┌─ DATASET RECORDS
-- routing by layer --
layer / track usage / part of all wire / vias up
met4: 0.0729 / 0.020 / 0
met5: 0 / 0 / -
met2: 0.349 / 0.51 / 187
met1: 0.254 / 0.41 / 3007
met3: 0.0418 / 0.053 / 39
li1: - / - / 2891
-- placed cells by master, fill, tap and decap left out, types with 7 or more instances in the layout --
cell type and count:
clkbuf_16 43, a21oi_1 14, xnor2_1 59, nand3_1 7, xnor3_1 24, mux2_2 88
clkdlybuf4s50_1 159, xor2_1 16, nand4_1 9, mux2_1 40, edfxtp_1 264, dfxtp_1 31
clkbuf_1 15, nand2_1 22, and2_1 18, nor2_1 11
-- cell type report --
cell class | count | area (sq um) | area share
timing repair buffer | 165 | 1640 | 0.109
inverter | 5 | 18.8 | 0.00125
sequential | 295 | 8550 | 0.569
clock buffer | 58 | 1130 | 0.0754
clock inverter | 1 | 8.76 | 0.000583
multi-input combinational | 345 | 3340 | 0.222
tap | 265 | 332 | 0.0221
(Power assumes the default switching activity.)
==> src/rtl/gfx256_wr_combine.sv <==
// gfx256_wr_combine: write-combining front end for the gfx256 Wishbone master.
// Pixel-side 64-bit writes are merged into a single 256-bit line buffer that
// is flushed as one bus write when it fills, times out, is forced by flush_i,
// or must make room for a different line. Reads pass through as line reads.
// Optional build macro GFX256_WRC_READ_HIT_EN: same-line reads whose bytes are
// all present in the line buffer are answered locally without a flush.
//
// Handshake: a pixel request is taken on a rising clk_i edge when req_i and
// rdy_o are both high; read data returns later as a one-cycle rack_o pulse.
// Toward the master, each bus op is a single request pulse followed by
// waiting for exactly one texture_data_ack_i pulse.
module gfx256_wr_combine #(
    parameter int TIMEOUT = 16,
    parameter int TW      = 8
) (
    input  logic         clk_i,
    input  logic         rst_i,
    input  logic         req_i,
    input  logic         we_i,
    input  logic [28:0]  adr_i,
    input  logic [7:0]   sel_i,
    input  logic [63:0]  dat_i,
    output logic         rdy_o,
    output logic [63:0]  rdat_o,
    output logic         rack_o,
    input  logic         flush_i,
    output logic         busy_o,
    output logic         read_request_o,
    output logic         write_request_o,
    output logic [26:0]  texture_addr_o,
    output logic [31:0]  texture_sel_o,
    output logic [255:0] texture_dat_o,
    input  logic [255:0] texture_dat_i,
    input  logic         texture_data_ack_i
);

    typedef enum logic [2:0] {
        IDLE   = 3'd0,
        WISSUE = 3'd1,
        WWAIT  = 3'd2,
        RISSUE = 3'd3,
        RWAIT  = 3'd4
    } state_t;

    // Last timer value before an automatic flush; unused when TIMEOUT is 0.
    localparam logic [TW-1:0] TMAX     = (TIMEOUT > 0) ? TW'(TIMEOUT - 1) : '0;
    localparam bit            TIMER_EN = (TIMEOUT > 0);

    state_t         state_q,    state_d;
    logic           line_v_q,   line_v_d;
    logic [26:0]    line_adr_q, line_adr_d;
    logic [31:0]    line_sel_q, line_sel_d;
    logic [255:0]   line_dat_q, line_dat_d;
    logic [TW-1:0]  timer_q,    timer_d;
    logic [26:0]    rd_adr_q,   rd_adr_d;
    logic [1:0]     rd_lane_q,  rd_lane_d;
    logic [63:0]    rdat_q,     rdat_d;
    logic           rack_q,     rack_d;

    logic [26:0]    req_line;
    logic [1:0]     req_lane;
    logic           idle;
    logic           same_line;
    logic           timer_exp;
    logic           wr_miss;
    logic           rd_hit;
    logic           rd_flush;
    logic           hold;
    logic           flush_go;
    logic           rdy;
    logic           wr_acc;
    logic           rd_acc;
    logic           rd_phase;

    assign req_line  = adr_i[28:2];
    assign req_lane  = adr_i[1:0];
    assign idle      = (state_q == IDLE);
    assign same_line = line_v_q && (req_line == line_adr_q);
    assign timer_exp = TIMER_EN && line_v_q && (timer_q == TMAX);
    assign wr_miss   = req_i && we_i && line_v_q && (req_line != line_adr_q);

`ifdef GFX256_WRC_READ_HIT_EN
    logic [7:0]  lane_sel;
    logic [63:0] hit_dat;

    // Coverage of the addressed lane and the masked local read data for hits.
    always_comb begin
        lane_sel = line_sel_q[{req_lane, 3'b000} +: 8];
        hit_dat  = '0;
        for (int b = 0; b < 8; b++) begin
            if (sel_i[b]) begin
                hit_dat[8*b +: 8] = line_dat_q[{req_lane, b[2:0], 3'b000} +: 8];
            end
        end
    end

    assign rd_hit = req_i && !we_i && same_line && ((sel_i & ~lane_sel) == 8'h00);
`else
    assign rd_hit = 1'b0;
`endif

    // A same-line read must see the merged bytes, so it waits for the flush.
    assign rd_flush = req_i && !we_i && same_line && !rd_hit;
    assign hold     = flush_i || timer_exp || wr_miss || rd_flush;
    assign flush_go = idle && line_v_q && hold;
    assign rdy      = idle && !hold && !rst_i;
    assign wr_acc   = req_i && we_i && rdy;
    assign rd_acc   = req_i && !we_i && rdy;
    assign rd_phase = (state_q == RISSUE) || (state_q == RWAIT);

    // Next-state, line-buffer merge, timer and read-return logic.
    always_comb begin
        state_d    = state_q;
        line_v_d   = line_v_q;
        line_adr_d = line_adr_q;
        line_sel_d = line_sel_q;
        line_dat_d = line_dat_q;
        timer_d    = timer_q;
        rd_adr_d   = rd_adr_q;
        rd_lane_d  = rd_lane_q;
        rdat_d     = rdat_q;
        rack_d     = 1'b0;

        case (state_q)
            IDLE: begin
                if (line_v_q && !wr_acc) begin
                    timer_d = timer_q + 1'b1;
                end
                if (flush_go) begin
                    state_d = WISSUE;
                end else if (wr_acc && (sel_i != 8'h00)) begin
                    for (int b = 0; b < 8; b++) begin
                        if (sel_i[b]) begin
                            line_dat_d[{req_lane, b[2:0], 3'b000} +: 8] = dat_i[8*b +: 8];
                            line_sel_d[{req_lane, b[2:0]}] = 1'b1;
                        end
                    end
                    line_v_d   = 1'b1;
                    line_adr_d = req_line;
                    timer_d    = '0;
                    if (&line_sel_d) begin
                        state_d = WISSUE;
                    end
                end else if (rd_acc && rd_hit) begin
`ifdef GFX256_WRC_READ_HIT_EN
                    rdat_d = hit_dat;
                    rack_d = 1'b1;
`endif
                end else if (rd_acc) begin
                    rd_adr_d  = req_line;
                    rd_lane_d = req_lane;
                    state_d   = RISSUE;
                end
            end
            WISSUE: begin
                state_d = WWAIT;
            end
            WWAIT: begin
                if (texture_data_ack_i) begin
                    line_v_d   = 1'b0;
                    line_sel_d = '0;
                    timer_d    = '0;
                    state_d    = IDLE;
                end
            end
            RISSUE: begin
                state_d = RWAIT;
            end
            RWAIT: begin
                if (texture_data_ack_i) begin
                    rdat_d  = texture_dat_i[{rd_lane_q, 6'b000000} +: 64];
                    rack_d  = 1'b1;
                    state_d = IDLE;
                end
            end
            default: begin
                state_d = IDLE;
            end
        endcase
    end

    // State and line-buffer registers; reset abandons any bus op in flight.
    always_ff @(posedge clk_i or posedge rst_i) begin
        if (rst_i) begin
            state_q    <= IDLE;
            line_v_q   <= 1'b0;
            line_adr_q <= '0;
            line_sel_q <= '0;
            line_dat_q <= '0;
            timer_q    <= '0;
            rd_adr_q   <= '0;
            rd_lane_q  <= '0;
            rdat_q     <= '0;
            rack_q     <= 1'b0;
        end else begin
            state_q    <= state_d;
            line_v_q   <= line_v_d;
            line_adr_q <= line_adr_d;
            line_sel_q <= line_sel_d;
            line_dat_q <= line_dat_d;
            timer_q    <= timer_d;
            rd_adr_q   <= rd_adr_d;
            rd_lane_q  <= rd_lane_d;
            rdat_q     <= rdat_d;
            rack_q     <= rack_d;
        end
    end

    assign rdy_o           = rdy;
    assign rdat_o          = rdat_q;
    assign rack_o          = rack_q;
    assign busy_o          = line_v_q || !idle;
    assign write_request_o = (state_q == WISSUE);
    assign read_request_o  = (state_q == RISSUE);
    assign texture_addr_o  = rd_phase ? rd_adr_q : line_adr_q;
    assign texture_sel_o   = rd_phase ? 32'hFFFF_FFFF : line_sel_q;
    assign texture_dat_o   = line_dat_q;

endmodule
<file path="src/rtl/rtc_pkg.sv">
// -----------------------------------------------------------------------------
// rtc_pkg
// Shared types and digit-limit constants for the real-time clock.
//   bcd_t            : one BCD digit (4 bits)
//   *_MAX constants  : largest legal value of each digit position
//   time_valid()     : checks a packed {HR_M,HR_L,MIN_M,MIN_L,SEC_M,SEC_L}
//                      time for BCD legality and 24-hour range
// -----------------------------------------------------------------------------
package rtc_pkg;

    typedef logic [3:0] bcd_t;

    localparam bcd_t SEC_TENS_MAX      = 4'd5;
    localparam bcd_t MIN_TENS_MAX      = 4'd5;
    localparam bcd_t HR_MAX_TENS       = 4'd2;
    localparam bcd_t HR_MAX_UNITS_AT_2 = 4'd3;
    localparam bcd_t DIGIT_MAX         = 4'd9;

    // True when every digit is BCD and the time lies in 00:00:00..23:59:59.
    function automatic logic time_valid(input logic [23:0] t);
        bcd_t hm;
        bcd_t hl;
        bcd_t mm;
        bcd_t ml;
        bcd_t sm;
        bcd_t sl;
        logic hr_ok;
        hm = t[23:20];
        hl = t[19:16];
        mm = t[15:12];
        ml = t[11:8];
        sm = t[7:4];
        sl = t[3:0];
        hr_ok = (hm < HR_MAX_TENS && hl <= DIGIT_MAX) ||
                (hm == HR_MAX_TENS && hl <= HR_MAX_UNITS_AT_2);
        return hr_ok &&
               (mm <= MIN_TENS_MAX) && (ml <= DIGIT_MAX) &&
               (sm <= SEC_TENS_MAX) && (sl <= DIGIT_MAX);
    endfunction

endpackage

</file>
<file path="src/rtl/rtc_bcd_counter.sv">
// -----------------------------------------------------------------------------
// rtc_bcd_counter
// Two-digit BCD counter used for seconds/minutes (MODULUS=60) and hours
// (MODULUS=24).
//   clk    : clock
//   reset  : asynchronous active-low reset, clears both digits
//   en     : advance by one on this edge
//   ld     : parallel load (priority over en)
//   ld_tens/ld_units : values copied on ld (caller guarantees legality)
//   tens/units       : registered digit outputs
//   carry  : combinational, high when en is set and the counter is at its top
//            value, so the next stage advances on the very same edge
// -----------------------------------------------------------------------------
module rtc_bcd_counter
    import rtc_pkg::*;
#(
    parameter int MODULUS = 60
) (
    input  logic clk,
    input  logic reset,
    input  logic en,
    input  logic ld,
    input  bcd_t ld_tens,
    input  bcd_t ld_units,
    output bcd_t tens,
    output bcd_t units,
    output logic carry
);

    // Top value is 59 for a 60-modulus counter and 23 for hours.
    localparam bcd_t TENS_TOP  = (MODULUS == 24) ? HR_MAX_TENS : MIN_TENS_MAX;
    localparam bcd_t UNITS_TOP = (MODULUS == 24) ? HR_MAX_UNITS_AT_2 : DIGIT_MAX;

    bcd_t tens_r;
    bcd_t units_r;
    bcd_t tens_nxt_s;
    bcd_t units_nxt_s;
    logic at_top_s;

    assign at_top_s = (tens_r == TENS_TOP) && (units_r == UNITS_TOP);
    assign carry    = en && at_top_s;
    assign tens     = tens_r;
    assign units    = units_r;

    // Next-state selection: load, wrap at top, units rollover, or increment.
    always_comb begin
        tens_nxt_s  = tens_r;
        units_nxt_s = units_r;
        if (ld) begin
            tens_nxt_s  = ld_tens;
            units_nxt_s = ld_units;
        end else if (en) begin
            if (at_top_s) begin
                tens_nxt_s  = 4'd0;
                units_nxt_s = 4'd0;
            end else if (units_r >= DIGIT_MAX) begin
                tens_nxt_s  = tens_r + 4'd1;
                units_nxt_s = 4'd0;
            end else begin
                tens_nxt_s  = tens_r;
                units_nxt_s = units_r + 4'd1;
            end
        end else begin
            tens_nxt_s  = tens_r;
            units_nxt_s = units_r;
        end
    end

    // Digit registers.
    always_ff @(posedge clk or negedge reset) begin
        if (!reset) begin
            tens_r  <= 4'd0;
            units_r <= 4'd0;
        end else begin
            tens_r  <= tens_nxt_s;
            units_r <= units_nxt_s;
        end
    end

endmodule

</file>
<file path="src/rtl/rtc_top.sv">
// -----------------------------------------------------------------------------
// rtc_top
// 24-hour BCD real-time clock: prescaler, seconds/minutes/hours counters with
// a same-edge carry chain, and an optional time-load path.
//   Parameter TICKS_PER_SEC : clk edges per one-second advance (1..2^26)
//   clk        : clock
//   reset      : asynchronous active-low reset, clears time and prescaler
//   load       : (RTC_LOAD_EN only) load request, priority over counting
//   load_time  : (RTC_LOAD_EN only) {HR_M,HR_L,MIN_M,MIN_L,SEC_M,SEC_L};
//                an illegal time is ignored and counting continues
//   HR_M..SEC_L: registered BCD digits
// Build option: define RTC_LOAD_EN to include the load ports.
// -----------------------------------------------------------------------------
module rtc_top
    import rtc_pkg::*;
#(
    parameter int TICKS_PER_SEC = 1
) (
    input  logic        clk,
    input  logic        reset,
`ifdef RTC_LOAD_EN
    input  logic        load,
    input  logic [23:0] load_time,
`endif
    output logic [3:0]  HR_M,
    output logic [3:0]  HR_L,
    output logic [3:0]  MIN_M,
    output logic [3:0]  MIN_L,
    output logic [3:0]  SEC_M,
    output logic [3:0]  SEC_L
);

    localparam int PW = (TICKS_PER_SEC > 1) ? $clog2(TICKS_PER_SEC) : 1;
    localparam logic [PW-1:0] PRESC_LAST = PW'(TICKS_PER_SEC - 1);

    logic [PW-1:0] presc_r;
    logic          sec_tick_s;
    logic          load_ok_s;
    logic [23:0]   load_time_s;
    logic          sec_carry_s;
    logic          min_carry_s;
    logic          day_wrap_unused_s;

`ifdef RTC_LOAD_EN
    // A load request is honoured only for a legal BCD 24-hour time.
    assign load_ok_s   = load && time_valid(load_time);
    assign load_time_s = load_time;
`else
    assign load_ok_s   = 1'b0;
    assign load_time_s = 24'h00_0000;
`endif

    assign sec_tick_s = (presc_r == PRESC_LAST);

    // Prescaler: counts 0..TICKS_PER_SEC-1; a load restarts the second.
    always_ff @(posedge clk or negedge reset) begin
        if (!reset) begin
            presc_r <= {PW{1'b0}};
        end else if (load_ok_s || sec_tick_s) begin
            presc_r <= {PW{1'b0}};
        end else begin
            presc_r <= presc_r + PW'(1);
        end
    end

    rtc_bcd_counter #(.MODULUS(60)) u_sec (
        .clk      (clk),
        .reset    (reset),
        .en       (sec_tick_s),
        .ld       (load_ok_s),
        .ld_tens  (load_time_s[7:4]),
        .ld_units (load_time_s[3:0]),
        .tens     (SEC_M),
        .units    (SEC_L),
        .carry    (sec_carry_s)
    );

    rtc_bcd_counter #(.MODULUS(60)) u_min (
        .clk      (clk),
        .reset    (reset),
        .en       (sec_carry_s),
        .ld       (load_ok_s),
        .ld_tens  (load_time_s[15:12]),
        .ld_units (load_time_s[11:8]),
        .tens     (MIN_M),
        .units    (MIN_L),
        .carry    (min_carry_s)
    );

    rtc_bcd_counter #(.MODULUS(24)) u_hr (
        .clk      (clk),
        .reset    (reset),
        .en       (min_carry_s),
        .ld       (load_ok_s),
        .ld_tens  (load_time_s[23:20]),
        .ld_units (load_time_s[19:16]),
        .tens     (HR_M),
        .units    (HR_L),
        .carry    (day_wrap_unused_s)
    );

endmodule

</file>
<file path="config.mk">
export PLATFORM = sky130hd
export DESIGN_NAME = rtc_top
export DESIGN_NICKNAME = d
export VERILOG_FILES = /design/src/rtl/rtc_pkg.sv /design/src/rtl/rtc_bcd_counter.sv /design/src/rtl/rtc_top.sv
export SDC_FILE = /design/constraint.sdc
export NUM_CORES = 1
export LEC_CHECK = 0
export CORE_MARGIN = 2
export CORE_UTILIZATION = 56
export CTS_BUF_LIST = sky130_fd_sc_hd__clkbuf_4 sky130_fd_sc_hd__clkbuf_8
export DETAILED_ROUTE_END_ITERATION = 6
export PLACE_DENSITY = 0.82
export SYNTH_ARGS = -nofsm -noshare
export SYNTH_HDL_FRONTEND = slang
export SYNTH_HIERARCHICAL = 1
export SYNTH_SLANG_ARGS = --single-unit
</file>
<file path="constraint.sdc">
create_clock -name clk -period 3 [get_ports clk]
set_input_delay 0.75 -clock clk [delete_from_list [all_inputs] [get_ports clk]]
set_output_delay 0.75 -clock clk [all_outputs]
set_load 0.01 [all_outputs]
</file>
==> run metrics <==
status=finished, final reports clean; final wirelength=3390 um; row count=20; Slew headroom=66.0%; Final nets=261; first drt pass iteration count=4; area grow syn2layout=25.7%; yosys warns=6; post-route minimum period=2.60 ns; Hold Fails Final Rpt=0; DRC=0; sw frac=30.4%; Placer Congestion=0.792; Pins Over Slew Limit=0; gr ovfl total=0; TritonCTS Buffers=3; Setup crit start=u_sec/tens[1]$_DFFE_PN0P_; reg2reg path depth=9; final setup TNS=0 ns; H-tree levels=1; CTS tree=yes; worst r2r dst=u_hr/units[3]$_DFFE_PN0P_; number of setup violations in the final report=0; Gate Count Post-Synth=187; CTS root buffer=clkbuf_4; vias in the first global route=1377; n_diodes=0; combinational cell fraction of total power=29.0%; initial core utilization=57.6%; Min-Delay Path Class=flop to flop; initial antenna violation count=0; clk buf depth=2; post-CTS setup buffer count=0; mapped cell area=1720 um^2; pwr dens=424 nW/um^2; Max-cap violations=0; Sw Pwr=0.278 mW; die area=3520 um^2; Internal=0.636 mW; starting DRC count in detailed routing=67; Worst setup SP type=flop; CP endpoint=u_hr/units[3]$_DFFE_PN0P_; largest net degree at the start of global routing=25; Via density=5.24; Port-buffer cells=25; flop-to-flop setup slack=0.40 ns; Core Util, Final=72.4%; CTS sink cnt=24; Leak=0.974 nW; I/O Pins=26; Clk Latency, worst-skew pair=0.32 ns; unrepaired setup endpoints after global routing=no; DRT antenna net count=0; Clock transition at path regs=0.15 ns; Max Freq=385 MHz; cts repair resizes=0; Clock Skews=0.0183 ns; Horiz. Die Dim=59.3 um; slew at the pin closest to its max-slew limit=0.507 ns; WL per Instance=12.3 um; Max FO, Critical Path=9; first-pass GRT wire length=5750 um; Worst Path Arrival=2.86 ns; fin crit share=86.7%; reg-to-reg startpoint=u_sec/tens[1]$_DFFE_PN0P_; routed vias=1446; Core Area=2980 um^2; hold_buf cts=0; Post-DP HPWL=2470 um; IR drop worst, VDD=0.203 mV; Clk pwr share=25.9%; GRT Util Overall=21.1%; Setup crit end kind=flop; Die Ht=59.3 um; Seq pwr share=45.0%; critical path class=flop to flop; WP data required=3.26 ns; syn_area_per_cell=9.17 um^2; layout cells sized above 1=8.23%
==> metrics by stage <==
| step | total power, mW | hold WS, ns | instance area (um^2) | worst slack, ns | cells |
|---|---|---|---|---|---|
| final | 0.914 | 0.608 | 2160 | 0.400 | 276 |
| after global routing | 0.973 | 0.636 | 2160 | 0.139 | 276 |
| after CTS | 0.921 | 0.613 | 2160 | 0.390 | 276 |
| after detailed placement | 0.678 | 0.588 | 2100 | 0.429 | 272 |
| after global placement | 0.672 | 0.580 | 2100 | 0.570 | 272 |
| after floorplan | 0.568 | 0.454 | 1840 | 0.806 | 220 |
==> registers in the layout, summed over array words and instances (netlist names) <==
| name | cells |
|---|---|
| u_sec/tens | 4 |
| u_hr/tens | 4 |
| u_min/tens | 4 |
| u_hr/units | 4 |
| u_min/units | 4 |
| u_sec/units | 4 |
==> worst min path at each step <==
stage	from	to	slack [ns]	depth (start not counted)
final	u_hr/tens[3]$_DFFE_PN0P_	u_hr/tens[3]$_DFFE_PN0P_	0.61	2
after detailed placement	u_hr/tens[1]$_DFFE_PN0P_	u_hr/tens[1]$_DFFE_PN0P_	0.59	1
after CTS	u_hr/tens[3]$_DFFE_PN0P_	u_hr/tens[3]$_DFFE_PN0P_	0.61	2
after global placement	u_hr/tens[1]$_DFFE_PN0P_	u_hr/tens[1]$_DFFE_PN0P_	0.58	1
after global routing	u_hr/tens[3]$_DFFE_PN0P_	u_hr/tens[3]$_DFFE_PN0P_	0.64	2
after floorplan	reset	u_hr/tens[0]$_DFFE_PN0P_	0.45	0
==> power by group through the flow <==
| stage | clock (mW) | combinational [mW] | sequential, mW |
|---|---|---|---|
| 6_report | 0.237 | 0.265 | 0.412 |
| 5_1_grt | 0.257 | 0.296 | 0.419 |
| 4_1_cts | 0.245 | 0.264 | 0.412 |
| 3_5_place_dp | 0 | 0.261 | 0.417 |
| 3_3_place_gp | 0 | 0.256 | 0.416 |
| 2_1_floorplan | 0 | 0.144 | 0.425 |
==> layer usage <==
layer / wire length (um) / track usage [%]
met1: 1590 / 25.7
met2: 1670 / 38.1
met4: 46 / 7.79
met3: 81 / 1.97
met5: 0 / 0
==> placed cells by master (no fill, tap or decap), types with 2 or more instances in the layout <==
| cell | count |
|---|---|
| a21oi_1 | 13 |
| a221o_1 | 3 |
| a22oi_1 | 2 |
| a31oi_1 | 3 |
| a41oi_1 | 2 |
| clkbuf_4 | 3 |
| clkdlybuf4s50_1 | 25 |
| conb_1 | 35 |
| dfrtp_1 | 24 |
| ha_1 | 15 |
| inv_1 | 17 |
| mux2_2 | 3 |
| mux2i_1 | 5 |
| nand2_1 | 20 |
| nand3_1 | 9 |
| nor2_1 | 8 |
| nor2b_1 | 7 |
| nor3_1 | 3 |
| o21ai_0 | 8 |
| o21ai_1 | 3 |
| o31ai_1 | 3 |
| or3b_4 | 2 |
==> worst max-delay path: stages (launching register included) <==
cell and delay (ns):
dfrtp_1 0.44, inv_1 0.10, ha_1 0.15, and4b_1 0.26, nand2_1 0.11, nor2_1 0.41
and3_1 0.42, inv_1 0.11, or3_1 0.36, a32oi_1 0.19
==> cell type report <==
class	instances	area, um^2
inverters	17	63.8
clock inverters	1	30.0
fillers	216	822
flip-flops and latches	24	601
multi-input cells	172	1140
clock buffers	3	22.5
repair buffers	26	258
well taps	33	41.3
(Power assumes the default switching activity.)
└─
Reprint exactly the lines above that start at the one with "gfx256 Wishbone master." and end at the one with "one-cycle rack_o pulse.", keeping both and adding none.

// gfx256_wr_combine: write-combining front end for the gfx256 Wishbone master.
// Pixel-side 64-bit writes are merged into a single 256-bit line buffer that
// is flushed as one bus write when it fills, times out, is forced by flush_i,
// or must make room for a different line. Reads pass through as line reads.
// Optional build macro GFX256_WRC_READ_HIT_EN: same-line reads whose bytes are
// all present in the line buffer are answered locally without a flush.
//
// Handshake: a pixel request is taken on a rising clk_i edge when req_i and
// rdy_o are both high; read data returns later as a one-cycle rack_o pulse.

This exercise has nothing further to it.